【研究成果】筋トレで死亡・疾病リスク減 医学研究科 門間氏ら解析
本学大学院医学系研究科運動学分野の門間陽樹講師らの研究グループは、筋トレの実施が総死亡、心血管疾患、がん、糖尿病のリスク減少につながるとの研究結果を3月1日、本学プレスリリースで発表した。
2020年4月に発足した本研究グループは、疾病、死亡との関連を検討した追跡研究を網羅的に収集し、それらの研究成果を統合解析した。その結果総死亡、心血管疾患、がん、糖尿病のリスクは、筋トレを実施しなかった場合よりも実施した場合の方が12%~17%低いことが明らかになった。
本研究の意義について門間講師は、「『WHO身体活動・座位行動ガイドライン』では主に、筋力と骨密度の増加という健康効果に基づき筋トレを推奨している。一方で総死亡のリスク減少や循環器系、代謝系の疾患予防につながると統合解析により示した点で、本研究は筋トレの健康効果に関する新しいエビデンスだと言える」と語った。
今回新しく判明したのは筋トレによる死亡及び疾病リスクの減少だけではない。総死亡、心血管疾患、がんについては、週30分~60分の範囲で筋トレを実施した場合が最もリスクが低かった。しかし筋トレの実施時間が週130分~140分を超えると、リスクは上昇した。糖尿病については筋トレの実施時間が長ければ長いほどリスクは減少した。

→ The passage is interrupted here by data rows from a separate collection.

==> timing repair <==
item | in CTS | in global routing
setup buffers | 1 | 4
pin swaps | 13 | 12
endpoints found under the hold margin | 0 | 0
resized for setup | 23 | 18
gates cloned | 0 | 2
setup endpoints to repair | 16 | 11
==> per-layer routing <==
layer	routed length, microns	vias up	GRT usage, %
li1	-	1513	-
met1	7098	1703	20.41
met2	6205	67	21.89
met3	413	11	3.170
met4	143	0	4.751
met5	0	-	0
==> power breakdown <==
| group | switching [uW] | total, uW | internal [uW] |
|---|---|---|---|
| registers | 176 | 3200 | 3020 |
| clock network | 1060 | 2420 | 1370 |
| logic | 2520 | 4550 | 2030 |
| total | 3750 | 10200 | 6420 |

筋トレのやりすぎによるリスク増加に関して門間講師は「本研究は18歳以上の一般成人が調査対象であり、その中でも週130分~140分以上筋トレをする人は少なかった」と語った。続けて「もし筋トレを一定時間以上行う人が、ドーピングをしているアスリートであった場合は、服用した薬の影響も考えられる。先行研究から高強度の筋トレで動脈が固くなり、心血管疾患のリスクが高まるとも考えられる」と推測を述べた。
筋トレの実施時間に反比例する糖尿病のリスク減少に関しては「体内で最も糖を消費する組織が筋肉であるため、筋トレにより基礎代謝が上がり糖尿病の予防につながると考えられる」と語った。糖尿病の予防に関しては、筋トレによるリスクよりも好影響の方が大きいことになる。
今回採用された研究手法は二つ。特定のテーマや検索語(今回は「筋トレ」、「死亡」など)に沿って検索式を作成した後、それらに当てはまる先行論文の質を網羅的に確認する、システマティックレビューと、抽出した複数の先行研究の結果を統合し、より信頼性の高い結果を導出する、メタ解析である。
本研究の成果の活用について門間講師は、「今回の研究を基に、国が筋トレを公的に推奨するようになったり、有酸素運動と筋トレとの併用で健康づくりがより効果的になったりすることを期待したい」と語った。